An uneven collection, but King has plainly had a ball writing these stories.

King (Duma Key, 2008, etc.) returns with his first volume of short stories in six years.

The author explains in his introduction that the opportunity to edit the annual Best American Short Stories anthology reignited his interest in the form, which had supported him when the fledgling novelist submitted stories to men’s magazines. His afterword provides contextual comment on each of the 13 selections, including the revelation that “The Cat from Hell”—about a killer feline and the hit man hired to bump it off—dates back 30 years to those pulp-fiction days. Yet most of the rest are recent, allowing King to exorcise demons (the fear of being trapped in a porta-potty in “A Very Tight Space,” the ambivalence about interfering in a violent domestic quarrel in “Rest Stop”) and dreams (the marital entropy of “Harvey’s Dream,” the mushroom cloud of “Graduation Afternoon”).
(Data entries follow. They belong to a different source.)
==> inputs of wip/ember <==
// microP
module microP(
    input clk,
    input reset,
    output [7:0] imem_addr,
    input [16:0] imem_data,
    output [7:0] dmem_addr,
    output [7:0] dmem_wdata,
    output dmem_we,
    input [7:0] dmem_rdata,
    input [7:0] data_in,
    output out_we,
    output [7:0] data_out_col,
    output [7:0] data_out_addr
    );
==> flow/config.mk <==
export PLATFORM = sky130hd
export DESIGN_NAME = microP
export DESIGN_NICKNAME = microP
export VERILOG_FILES = /design/flow/design.v
export SDC_FILE = /design/flow/constraint.sdc
export NUM_CORES = 4
export LEC_CHECK = 0
export CAP_MARGIN = 20
export CORE_MARGIN = 8
export CORE_UTILIZATION = 53
export CTS_CLUSTER_DIAMETER = 376
export CTS_CLUSTER_SIZE = 30
export HOLD_SLACK_MARGIN = -0.06
export PLACE_DENSITY = 0.37
export SETUP_SLACK_MARGIN = -0.46
export SLEW_MARGIN = 20
==> flow/constraint.sdc <==
create_clock -name core_clock -period 5.0 [get_ports {clk}]
set_input_delay 1.0000 -clock core_clock [delete_from_list [all_inputs] [get_ports {clk}]]
set_output_delay 1.0000 -clock core_clock [all_outputs]
set_load 0.01 [all_outputs]
run.sh (not shown) runs the stock make flow with config.mk's settings and CLKGATE_MAP_FILE=.
==> inputs of wip/tundra, as changes to wip/ember <==
- CORE_MARGIN: 8 -> 2
- CORE_UTILIZATION: 53 -> 22
- CTS_CLUSTER_DIAMETER: 376 -> not set
- CTS_CLUSTER_SIZE: 30 -> not set
- HOLD_SLACK_MARGIN: -0.06 -> not set
- PLACE_DENSITY: 0.37 -> 0.6
- SETUP_SLACK_MARGIN: -0.46 -> not set
==> flow/constraint.sdc (replaced) <==
create_clock -name core_clock -period 4.5 [get_ports {clk}]
set_input_delay 0.9000 -clock core_clock [delete_from_list [all_inputs] [get_ports {clk}]]
set_output_delay 0.9000 -clock core_clock [all_outputs]
set_load 0.01 [all_outputs]
==> comparison <==
- wip/ember passed the timing, DRC and antenna checks. wip/tundra finished with timing, DRC and antenna clean.
- Against wip/tundra, the utilization of wip/ember is higher by 36 points.
- In clock skew, wip/tundra and wip/ember hardly differ.
- Of wip/ember and wip/tundra, wip/tundra has the higher non-clock buffer count (gap 13).
- Final cell count: wip/tundra is larger than wip/ember (29%).
- Against wip/ember, the die area of wip/tundra is larger by 100%.
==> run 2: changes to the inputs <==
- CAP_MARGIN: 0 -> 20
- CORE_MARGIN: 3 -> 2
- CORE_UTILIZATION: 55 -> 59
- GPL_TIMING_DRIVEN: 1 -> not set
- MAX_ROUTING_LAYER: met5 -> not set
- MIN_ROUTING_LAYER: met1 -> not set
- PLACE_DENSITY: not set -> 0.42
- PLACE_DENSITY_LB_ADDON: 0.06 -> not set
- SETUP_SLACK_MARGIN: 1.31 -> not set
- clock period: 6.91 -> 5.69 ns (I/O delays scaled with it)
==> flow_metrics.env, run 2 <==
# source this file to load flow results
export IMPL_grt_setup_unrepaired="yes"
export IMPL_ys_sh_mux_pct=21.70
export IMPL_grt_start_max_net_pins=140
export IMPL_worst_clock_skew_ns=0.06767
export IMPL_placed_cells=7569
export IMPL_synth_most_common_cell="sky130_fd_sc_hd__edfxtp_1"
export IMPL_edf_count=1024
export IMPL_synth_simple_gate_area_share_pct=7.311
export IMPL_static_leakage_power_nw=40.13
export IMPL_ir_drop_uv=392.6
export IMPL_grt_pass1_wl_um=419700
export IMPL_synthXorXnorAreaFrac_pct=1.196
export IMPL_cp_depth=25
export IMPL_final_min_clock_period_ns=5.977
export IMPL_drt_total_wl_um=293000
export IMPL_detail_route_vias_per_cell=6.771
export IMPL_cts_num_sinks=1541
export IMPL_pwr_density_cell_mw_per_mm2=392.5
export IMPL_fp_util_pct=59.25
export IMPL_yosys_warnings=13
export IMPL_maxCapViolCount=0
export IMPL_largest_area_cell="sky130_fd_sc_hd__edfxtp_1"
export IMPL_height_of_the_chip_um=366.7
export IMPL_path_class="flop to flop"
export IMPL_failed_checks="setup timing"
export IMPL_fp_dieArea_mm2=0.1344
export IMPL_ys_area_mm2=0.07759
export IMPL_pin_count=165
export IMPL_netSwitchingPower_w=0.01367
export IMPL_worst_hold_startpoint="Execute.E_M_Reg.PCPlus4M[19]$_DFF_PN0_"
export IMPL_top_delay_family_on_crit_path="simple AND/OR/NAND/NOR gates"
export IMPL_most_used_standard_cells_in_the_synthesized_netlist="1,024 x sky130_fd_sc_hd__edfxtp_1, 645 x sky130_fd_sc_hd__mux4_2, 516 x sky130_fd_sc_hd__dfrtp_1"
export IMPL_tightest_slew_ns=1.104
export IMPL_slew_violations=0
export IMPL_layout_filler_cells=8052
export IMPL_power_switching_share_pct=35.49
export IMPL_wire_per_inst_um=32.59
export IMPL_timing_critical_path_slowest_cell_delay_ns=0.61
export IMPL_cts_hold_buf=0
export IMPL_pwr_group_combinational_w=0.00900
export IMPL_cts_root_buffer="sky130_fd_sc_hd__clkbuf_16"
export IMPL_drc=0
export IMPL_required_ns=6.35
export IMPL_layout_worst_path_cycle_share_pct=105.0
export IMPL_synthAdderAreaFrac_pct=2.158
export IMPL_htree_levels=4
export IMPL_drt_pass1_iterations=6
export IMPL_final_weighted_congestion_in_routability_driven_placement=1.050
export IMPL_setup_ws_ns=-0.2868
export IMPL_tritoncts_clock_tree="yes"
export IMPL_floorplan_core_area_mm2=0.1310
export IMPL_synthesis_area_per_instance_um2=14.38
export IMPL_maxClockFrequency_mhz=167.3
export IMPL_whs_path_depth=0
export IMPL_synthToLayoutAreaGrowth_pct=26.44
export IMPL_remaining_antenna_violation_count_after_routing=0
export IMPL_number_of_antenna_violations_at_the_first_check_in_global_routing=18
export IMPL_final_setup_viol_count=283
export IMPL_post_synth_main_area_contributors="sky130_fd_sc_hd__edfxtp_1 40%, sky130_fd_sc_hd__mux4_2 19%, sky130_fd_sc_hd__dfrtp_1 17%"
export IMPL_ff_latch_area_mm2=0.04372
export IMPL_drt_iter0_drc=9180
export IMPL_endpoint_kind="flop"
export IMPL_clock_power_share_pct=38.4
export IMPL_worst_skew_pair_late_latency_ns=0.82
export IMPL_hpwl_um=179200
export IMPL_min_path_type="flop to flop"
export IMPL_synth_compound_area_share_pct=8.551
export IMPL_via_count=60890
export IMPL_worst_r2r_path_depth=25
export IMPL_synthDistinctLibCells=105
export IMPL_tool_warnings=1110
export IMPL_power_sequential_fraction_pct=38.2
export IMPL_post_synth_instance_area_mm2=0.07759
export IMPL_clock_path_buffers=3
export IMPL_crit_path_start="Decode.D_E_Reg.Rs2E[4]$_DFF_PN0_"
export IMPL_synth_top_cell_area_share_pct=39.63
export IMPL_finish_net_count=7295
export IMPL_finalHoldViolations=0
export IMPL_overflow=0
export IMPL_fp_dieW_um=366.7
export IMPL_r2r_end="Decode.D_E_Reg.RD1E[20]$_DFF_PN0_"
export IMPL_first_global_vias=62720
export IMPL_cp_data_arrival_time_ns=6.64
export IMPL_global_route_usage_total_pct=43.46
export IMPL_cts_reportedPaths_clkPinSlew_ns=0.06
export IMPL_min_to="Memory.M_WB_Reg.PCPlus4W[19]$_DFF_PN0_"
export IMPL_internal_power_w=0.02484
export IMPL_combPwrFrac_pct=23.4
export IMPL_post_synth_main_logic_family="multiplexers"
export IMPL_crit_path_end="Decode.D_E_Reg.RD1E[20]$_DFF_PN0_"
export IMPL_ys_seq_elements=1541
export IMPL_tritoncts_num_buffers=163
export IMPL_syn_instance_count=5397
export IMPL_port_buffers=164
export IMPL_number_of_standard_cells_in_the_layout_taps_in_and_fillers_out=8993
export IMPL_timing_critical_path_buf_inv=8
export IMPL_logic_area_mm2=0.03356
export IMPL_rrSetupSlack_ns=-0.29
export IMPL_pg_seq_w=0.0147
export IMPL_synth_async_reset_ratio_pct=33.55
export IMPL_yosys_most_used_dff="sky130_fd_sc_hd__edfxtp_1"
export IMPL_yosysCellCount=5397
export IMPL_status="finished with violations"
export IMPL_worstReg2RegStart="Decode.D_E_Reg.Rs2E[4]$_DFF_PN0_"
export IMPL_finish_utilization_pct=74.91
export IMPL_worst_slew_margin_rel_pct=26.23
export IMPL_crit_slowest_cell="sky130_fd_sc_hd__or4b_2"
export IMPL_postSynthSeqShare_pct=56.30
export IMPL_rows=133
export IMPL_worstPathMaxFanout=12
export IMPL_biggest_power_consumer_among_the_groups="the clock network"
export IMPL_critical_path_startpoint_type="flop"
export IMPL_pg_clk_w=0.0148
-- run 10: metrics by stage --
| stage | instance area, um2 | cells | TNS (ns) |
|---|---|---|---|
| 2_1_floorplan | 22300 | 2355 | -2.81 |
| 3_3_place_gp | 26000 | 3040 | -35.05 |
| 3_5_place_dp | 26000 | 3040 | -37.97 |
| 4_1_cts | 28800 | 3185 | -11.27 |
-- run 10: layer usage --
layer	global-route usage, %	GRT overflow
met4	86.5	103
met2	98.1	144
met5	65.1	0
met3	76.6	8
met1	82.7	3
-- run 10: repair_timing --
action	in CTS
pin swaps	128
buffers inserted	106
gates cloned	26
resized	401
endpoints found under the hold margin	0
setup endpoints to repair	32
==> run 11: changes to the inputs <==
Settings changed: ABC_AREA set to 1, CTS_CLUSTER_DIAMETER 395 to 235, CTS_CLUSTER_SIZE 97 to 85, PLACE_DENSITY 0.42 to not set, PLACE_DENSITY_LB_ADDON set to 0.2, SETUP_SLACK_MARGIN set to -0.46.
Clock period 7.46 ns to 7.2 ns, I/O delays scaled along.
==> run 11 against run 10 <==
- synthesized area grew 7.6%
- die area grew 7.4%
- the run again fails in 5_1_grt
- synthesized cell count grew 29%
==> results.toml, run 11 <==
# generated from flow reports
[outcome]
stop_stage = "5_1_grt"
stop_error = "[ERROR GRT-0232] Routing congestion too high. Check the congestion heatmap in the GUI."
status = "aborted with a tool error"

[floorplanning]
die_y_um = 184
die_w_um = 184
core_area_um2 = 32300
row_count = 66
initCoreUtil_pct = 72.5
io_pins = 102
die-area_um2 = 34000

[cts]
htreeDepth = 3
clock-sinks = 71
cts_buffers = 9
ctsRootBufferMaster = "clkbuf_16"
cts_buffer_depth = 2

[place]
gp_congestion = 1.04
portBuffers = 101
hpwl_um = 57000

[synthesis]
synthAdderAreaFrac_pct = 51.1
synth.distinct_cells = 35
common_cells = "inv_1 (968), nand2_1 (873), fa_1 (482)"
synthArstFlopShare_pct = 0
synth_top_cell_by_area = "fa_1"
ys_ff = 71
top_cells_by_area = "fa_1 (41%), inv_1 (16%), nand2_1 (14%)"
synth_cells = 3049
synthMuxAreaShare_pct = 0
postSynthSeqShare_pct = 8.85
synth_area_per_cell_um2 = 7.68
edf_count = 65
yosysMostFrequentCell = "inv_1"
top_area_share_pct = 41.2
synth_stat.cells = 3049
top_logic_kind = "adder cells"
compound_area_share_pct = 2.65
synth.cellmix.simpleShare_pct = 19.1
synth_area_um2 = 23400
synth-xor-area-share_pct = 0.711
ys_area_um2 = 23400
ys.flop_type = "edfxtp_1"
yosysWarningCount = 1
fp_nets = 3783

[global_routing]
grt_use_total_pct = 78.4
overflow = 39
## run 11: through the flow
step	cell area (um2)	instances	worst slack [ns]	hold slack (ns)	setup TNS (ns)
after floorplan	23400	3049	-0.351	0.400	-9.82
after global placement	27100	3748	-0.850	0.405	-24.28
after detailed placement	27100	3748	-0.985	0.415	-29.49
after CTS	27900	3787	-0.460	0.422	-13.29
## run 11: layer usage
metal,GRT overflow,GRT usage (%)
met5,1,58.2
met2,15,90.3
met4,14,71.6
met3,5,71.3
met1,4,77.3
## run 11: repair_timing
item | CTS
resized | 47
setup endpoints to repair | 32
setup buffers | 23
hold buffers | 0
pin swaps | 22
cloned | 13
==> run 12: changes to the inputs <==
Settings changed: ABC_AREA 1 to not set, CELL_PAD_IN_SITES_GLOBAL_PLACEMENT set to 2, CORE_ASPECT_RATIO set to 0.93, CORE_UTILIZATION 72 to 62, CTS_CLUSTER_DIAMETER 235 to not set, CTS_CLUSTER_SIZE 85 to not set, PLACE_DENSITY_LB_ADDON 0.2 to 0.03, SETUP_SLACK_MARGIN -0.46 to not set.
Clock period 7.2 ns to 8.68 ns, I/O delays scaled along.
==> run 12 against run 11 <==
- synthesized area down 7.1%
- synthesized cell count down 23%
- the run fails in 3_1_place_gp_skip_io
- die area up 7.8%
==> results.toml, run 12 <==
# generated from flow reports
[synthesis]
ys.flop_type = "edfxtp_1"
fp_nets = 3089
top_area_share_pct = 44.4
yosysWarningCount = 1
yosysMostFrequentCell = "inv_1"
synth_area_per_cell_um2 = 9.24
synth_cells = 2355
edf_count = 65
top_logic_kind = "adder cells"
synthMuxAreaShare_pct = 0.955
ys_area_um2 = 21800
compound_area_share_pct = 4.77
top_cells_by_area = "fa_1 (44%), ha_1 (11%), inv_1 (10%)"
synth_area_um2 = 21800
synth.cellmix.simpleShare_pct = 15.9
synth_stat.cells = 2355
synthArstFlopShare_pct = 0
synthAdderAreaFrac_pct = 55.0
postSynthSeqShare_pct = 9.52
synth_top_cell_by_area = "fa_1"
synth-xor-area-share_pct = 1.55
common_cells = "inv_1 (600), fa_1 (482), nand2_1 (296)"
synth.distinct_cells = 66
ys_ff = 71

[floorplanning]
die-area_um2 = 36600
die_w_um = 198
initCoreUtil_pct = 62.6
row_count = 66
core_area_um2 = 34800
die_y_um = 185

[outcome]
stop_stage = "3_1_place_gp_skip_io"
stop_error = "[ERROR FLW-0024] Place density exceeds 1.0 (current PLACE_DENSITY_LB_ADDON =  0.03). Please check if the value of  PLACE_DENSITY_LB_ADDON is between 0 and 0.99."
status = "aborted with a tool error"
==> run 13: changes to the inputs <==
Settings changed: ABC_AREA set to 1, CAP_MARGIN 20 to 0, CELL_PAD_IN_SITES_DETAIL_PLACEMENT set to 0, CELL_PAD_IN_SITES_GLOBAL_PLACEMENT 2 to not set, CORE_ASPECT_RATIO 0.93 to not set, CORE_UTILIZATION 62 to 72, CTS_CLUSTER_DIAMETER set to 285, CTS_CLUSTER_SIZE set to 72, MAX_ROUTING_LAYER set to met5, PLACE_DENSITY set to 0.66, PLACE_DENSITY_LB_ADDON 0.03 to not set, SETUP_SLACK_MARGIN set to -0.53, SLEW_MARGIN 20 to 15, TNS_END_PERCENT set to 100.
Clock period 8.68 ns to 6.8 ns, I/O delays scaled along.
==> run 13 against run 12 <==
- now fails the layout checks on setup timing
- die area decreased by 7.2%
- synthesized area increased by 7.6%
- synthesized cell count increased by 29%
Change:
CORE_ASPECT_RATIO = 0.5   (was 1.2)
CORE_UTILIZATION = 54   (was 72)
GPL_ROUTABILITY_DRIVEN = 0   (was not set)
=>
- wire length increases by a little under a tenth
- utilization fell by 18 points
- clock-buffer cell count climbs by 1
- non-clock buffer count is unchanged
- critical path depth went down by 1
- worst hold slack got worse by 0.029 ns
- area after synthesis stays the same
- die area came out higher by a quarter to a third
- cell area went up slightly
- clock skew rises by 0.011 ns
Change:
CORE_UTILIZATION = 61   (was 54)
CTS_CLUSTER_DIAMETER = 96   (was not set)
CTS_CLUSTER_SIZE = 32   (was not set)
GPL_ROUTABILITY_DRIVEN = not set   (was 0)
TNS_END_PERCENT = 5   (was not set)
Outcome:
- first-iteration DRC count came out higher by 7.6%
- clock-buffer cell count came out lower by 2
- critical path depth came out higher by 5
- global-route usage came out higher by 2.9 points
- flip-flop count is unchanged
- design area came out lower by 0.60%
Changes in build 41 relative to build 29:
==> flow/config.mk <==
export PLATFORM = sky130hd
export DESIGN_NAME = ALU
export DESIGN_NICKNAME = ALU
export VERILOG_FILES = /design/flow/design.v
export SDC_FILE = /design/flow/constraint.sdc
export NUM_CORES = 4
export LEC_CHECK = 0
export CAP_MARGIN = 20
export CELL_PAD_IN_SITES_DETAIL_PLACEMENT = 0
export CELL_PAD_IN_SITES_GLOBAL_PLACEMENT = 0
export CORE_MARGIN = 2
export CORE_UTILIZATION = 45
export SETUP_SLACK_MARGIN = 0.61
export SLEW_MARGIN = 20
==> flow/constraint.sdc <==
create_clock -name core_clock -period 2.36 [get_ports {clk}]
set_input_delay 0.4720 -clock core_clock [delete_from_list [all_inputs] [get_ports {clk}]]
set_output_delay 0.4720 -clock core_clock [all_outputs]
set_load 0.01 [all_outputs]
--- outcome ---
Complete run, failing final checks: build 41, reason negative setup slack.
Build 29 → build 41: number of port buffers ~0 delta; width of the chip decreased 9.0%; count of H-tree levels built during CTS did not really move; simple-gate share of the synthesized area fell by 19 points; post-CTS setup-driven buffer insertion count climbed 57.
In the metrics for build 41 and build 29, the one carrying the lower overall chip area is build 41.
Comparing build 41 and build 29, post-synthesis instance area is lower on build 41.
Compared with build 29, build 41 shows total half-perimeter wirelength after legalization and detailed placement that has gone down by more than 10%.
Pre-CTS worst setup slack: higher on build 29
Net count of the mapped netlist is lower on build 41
Design fir, start of the top module:
module fir(
	input			clk_100k,
	input			rst_n,
	input 	signed [8:0]	samp_in,
	output 	signed [8:0]	fir_out	
);
wire	signed [15:0]	b[0:20];
reg	signed [8:0]	samp[0:20]; 
wire signed [24:0]	mult[0:20];
wire signed [33:0]	sum;
assign b[0] = 16'h0312;
assign b[1] = 16'h03F8;
assign b[2] = 16'h0694;
assign b[3] = 16'h0AAD;
assign b[4] = 16'h0FE6;
assign b[5] = 16'h15BC;
assign b[6] = 16'h1B9F;
assign b[7] = 16'h20F9;
assign b[8] = 16'h2539;
assign b[9] = 16'h27F6;
assign b[10] = 16'h28E9;
assign b[11] = 16'h27F6;
assign b[12] = 16'h2539;
assign b[13] = 16'h20F9;
assign b[14] = 16'h1B9F;
assign b[15] = 16'h15BC;
assign b[16] = 16'h0FE6;
assign b[17] = 16'h0AAD;
assign b[18] = 16'h0694;
assign b[19] = 16'h03F8;
assign b[20] = 16'h0312;
integer i;
always @(posedge clk_100k or negedge rst_n) begin
	if(!rst_n) begin
		for(i=20;i>=0;i=i-1)begin
			samp[i] <= 0;
		end
	end
	else begin  
		for(i=20;i>0;i=i-1)begin
			samp[i] <= samp[i-1];
		end
		samp[0] <= samp_in;
	end
end
genvar j;
for(j=0;j<=20;j=j+1)begin
	assign mult[j] = $signed(samp[j])*$signed(b[j]);
end
  ...
For scale: roughly 5400 cells after synthesis, about 190 flip-flops.
==> flow/config.mk <==
export PLATFORM = sky130hd
export DESIGN_NAME = fir
export DESIGN_NICKNAME = fir
export VERILOG_FILES = /design/flow/design.v
export SDC_FILE = /design/flow/constraint.sdc
export NUM_CORES = 4
export LEC_CHECK = 0
export ABC_AREA = 1
export CAP_MARGIN = 20
export CELL_PAD_IN_SITES_GLOBAL_PLACEMENT = 1
export CORE_ASPECT_RATIO = 0.84
export CORE_MARGIN = 2
export CORE_UTILIZATION = 72
export CTS_CLUSTER_DIAMETER = 217
export CTS_CLUSTER_SIZE = 74
export GPL_ROUTABILITY_DRIVEN = 1
export MAX_ROUTING_LAYER = met4
export MIN_ROUTING_LAYER = met1
export PLACE_DENSITY_LB_ADDON = 0.21
export SLEW_MARGIN = 0
==> flow/constraint.sdc <==
create_clock -name core_clock -period 9.44 [get_ports {clk_100k}]
set_input_delay 1.8880 -clock core_clock [delete_from_list [all_inputs] [get_ports {clk_100k}]]
set_output_delay 1.8880 -clock core_clock [all_outputs]
set_load 0.01 [all_outputs]
run.sh (not shown) runs the stock make flow with config.mk's settings and CLKGATE_MAP_FILE=.
The baseline completed and failed the layout checks on negative setup slack.
Change:
--- a/flow/config.mk
+++ b/flow/config.mk
@@ -9,12 +9,12 @@
 export CAP_MARGIN = 20
 export CELL_PAD_IN_SITES_GLOBAL_PLACEMENT = 1
-export CORE_ASPECT_RATIO = 0.84
+export CORE_ASPECT_RATIO = 0.83
 export CORE_MARGIN = 2
 export CORE_UTILIZATION = 72
 export CTS_CLUSTER_DIAMETER = 217
-export CTS_CLUSTER_SIZE = 74
+export CTS_CLUSTER_SIZE = 14
 export GPL_ROUTABILITY_DRIVEN = 1
 export MAX_ROUTING_LAYER = met4
 export MIN_ROUTING_LAYER = met1
 export PLACE_DENSITY_LB_ADDON = 0.21
-export SLEW_MARGIN = 0
+export SLEW_MARGIN = 20
==> flow/constraint.sdc (replaced) <==
create_clock -name core_clock -period 12.7 [get_ports {clk_100k}]
set_input_delay 2.5400 -clock core_clock [delete_from_list [all_inputs] [get_ports {clk_100k}]]
set_output_delay 2.5400 -clock core_clock [all_outputs]
set_load 0.01 [all_outputs]
The new run reached the layout checks and failed them: negative setup slack.
Area after synthesis does not change.
Final cell count drops by 3.5%.
Die size is about the same.
Critical path depth drops by 5.
First-iteration DRC count drops by 29%.
Worst hold slack gains 0.0082 ns.
Wire length drops by 15%.
Core utilization drops by 2.7 points.
Change:
--- a/flow/config.mk
+++ b/flow/config.mk
@@ -9,9 +9,9 @@
 export CAP_MARGIN = 20
 export CELL_PAD_IN_SITES_GLOBAL_PLACEMENT = 1
-export CORE_ASPECT_RATIO = 0.83
+export CORE_ASPECT_RATIO = 0.84
 export CORE_MARGIN = 2
 export CORE_UTILIZATION = 72
 export CTS_CLUSTER_DIAMETER = 217
-export CTS_CLUSTER_SIZE = 14
+export CTS_CLUSTER_SIZE = 13
 export GPL_ROUTABILITY_DRIVEN = 1
 export MAX_ROUTING_LAYER = met4
After rerunning: The new run ran to the end with violations: negative setup slack. Clock-buffer cell count went up by 1. Hold slack got worse by 0.024 ns. Via count went up by 0.40%. Synthesized area is unchanged. Final cell count hardly moves. Die size is about the same. Sequential share of layout area barely changes. Clock skew went up by 0.0039 ns. Setup slack improved by 0.049 ns.
Change:
==> flow/config.mk (replaced) <==
export PLATFORM = sky130hd
export DESIGN_NAME = fir
export DESIGN_NICKNAME = fir
export VERILOG_FILES = /design/flow/design.v
export SDC_FILE = /design/flow/constraint.sdc
export NUM_CORES = 4
export LEC_CHECK = 0
export CAP_MARGIN = 20
export CORE_MARGIN = 2
export CORE_UTILIZATION = 40
export SLEW_MARGIN = 20
==> flow/constraint.sdc (replaced) <==
create_clock -name core_clock -period 16.0 [get_ports {clk_100k}]
set_input_delay 3.2000 -clock core_clock [delete_from_list [all_inputs] [get_ports {clk_100k}]]
set_output_delay 3.2000 -clock core_clock [all_outputs]
set_load 0.01 [all_outputs]
Effect:
- The new run completed without violations
- clock skew grows by 0.0055 ns
- cell count decreases by 4.6%

* * *

Starting RTL as in the previous note.
clock: 16.8 ns
lec_check: 0
cap_margin: 0
cell_pad_in_sites_detail_placement: 1
cell_pad_in_sites_global_placement: 2
core_aspect_ratio: 0.6
core_margin: 8
core_utilization: 59
cts_cluster_diameter: 52
cts_cluster_size: 87
gpl_routability_driven: 0
gpl_timing_driven: 0
max_routing_layer: met4
min_routing_layer: met1
place_density: 0.86
setup_slack_margin: 2.08
slew_margin: 20
tns_end_percent: 35
Change:
Settings changed: CAP_MARGIN 0 to 15, CELL_PAD_IN_SITES_DETAIL_PLACEMENT 1 to unset, CELL_PAD_IN_SITES_GLOBAL_PLACEMENT 2 to unset, CORE_ASPECT_RATIO 0.6 to unset, CORE_MARGIN 8 to 2, CORE_UTILIZATION 59 to 72, CTS_CLUSTER_DIAMETER 52 to unset, CTS_CLUSTER_SIZE 87 to unset, GPL_ROUTABILITY_DRIVEN 0 to unset, GPL_TIMING_DRIVEN 0 to unset, MAX_ROUTING_LAYER met4 to unset, MIN_ROUTING_LAYER met1 to unset, PLACE_DENSITY 0.86 to unset, SETUP_SLACK_MARGIN 2.08 to -0.89, TNS_END_PERCENT 35 to unset.
Clock period 16.8 ns to 13.4 ns, I/O delays scaled along.
- The new run produced a layout that fails on negative setup slack
- final cell count climbs by a few percent
- first-iteration DRC count drops by a few percent
- worst hold slack improved by 13 ps
Change:
Settings changed: ABC_AREA set to 1, CAP_MARGIN 15 to 20, MAX_ROUTING_LAYER set to met4, SETUP_SLACK_MARGIN -0.89 to 0.4.
Clock period 13.4 ns to 4.56 ns, I/O delays scaled along.
Outcome:
- The new run produced a layout that fails on negative setup slack
- die size climbs slightly
- wire length climbs by well over a third
- non-clock buffer count climbs by 306
- critical path depth drops by 1
- count of clock-buffer cells in the layout is unchanged
- global-route usage climbs by 11 points
- flip-flop count does not change
Change:
Settings changed: ABC_AREA 1 to unset, CORE_UTILIZATION 72 to 43, MAX_ROUTING_LAYER met4 to unset, SETUP_SLACK_MARGIN 0.4 to unset.
Clock period 4.56 ns to 15.8 ns, I/O delays scaled along.
=>
- This time the run completed with no timing, DRC or antenna violations
- core utilization came out lower by 42 points
- setup slack improved by 9700 ps
- final area shrinks by roughly a tenth
- area after synthesis is lower slightly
Though much of this lacks the literary ambition of King’s recent novels, “Stationary Bike” provides a compelling portrait of creative psychosis—how a metaphor suggested by a doctor to describe an artist’s high cholesterol inspires a painting that becomes the artist’s reality—while the contagious obsessive compulsive disorder in “N.” ranks with King’s best work (it is also the newest story here). There’s also an obligatory 9/11 response (“The Things They Left Behind”) and a story that blurs the distinction between the living and the dead (the opening “Willa”). Like episodes from The Twilight Zone, many of the stories hinge upon “a small but noticeable hole in the column of reality.” As King writes, “[I]t’s how we see the world that keeps the darkness beyond the world at bay.” And he tells the reader, “I hope at least one of [the stories] keeps you awake for awhile after the lights are out.”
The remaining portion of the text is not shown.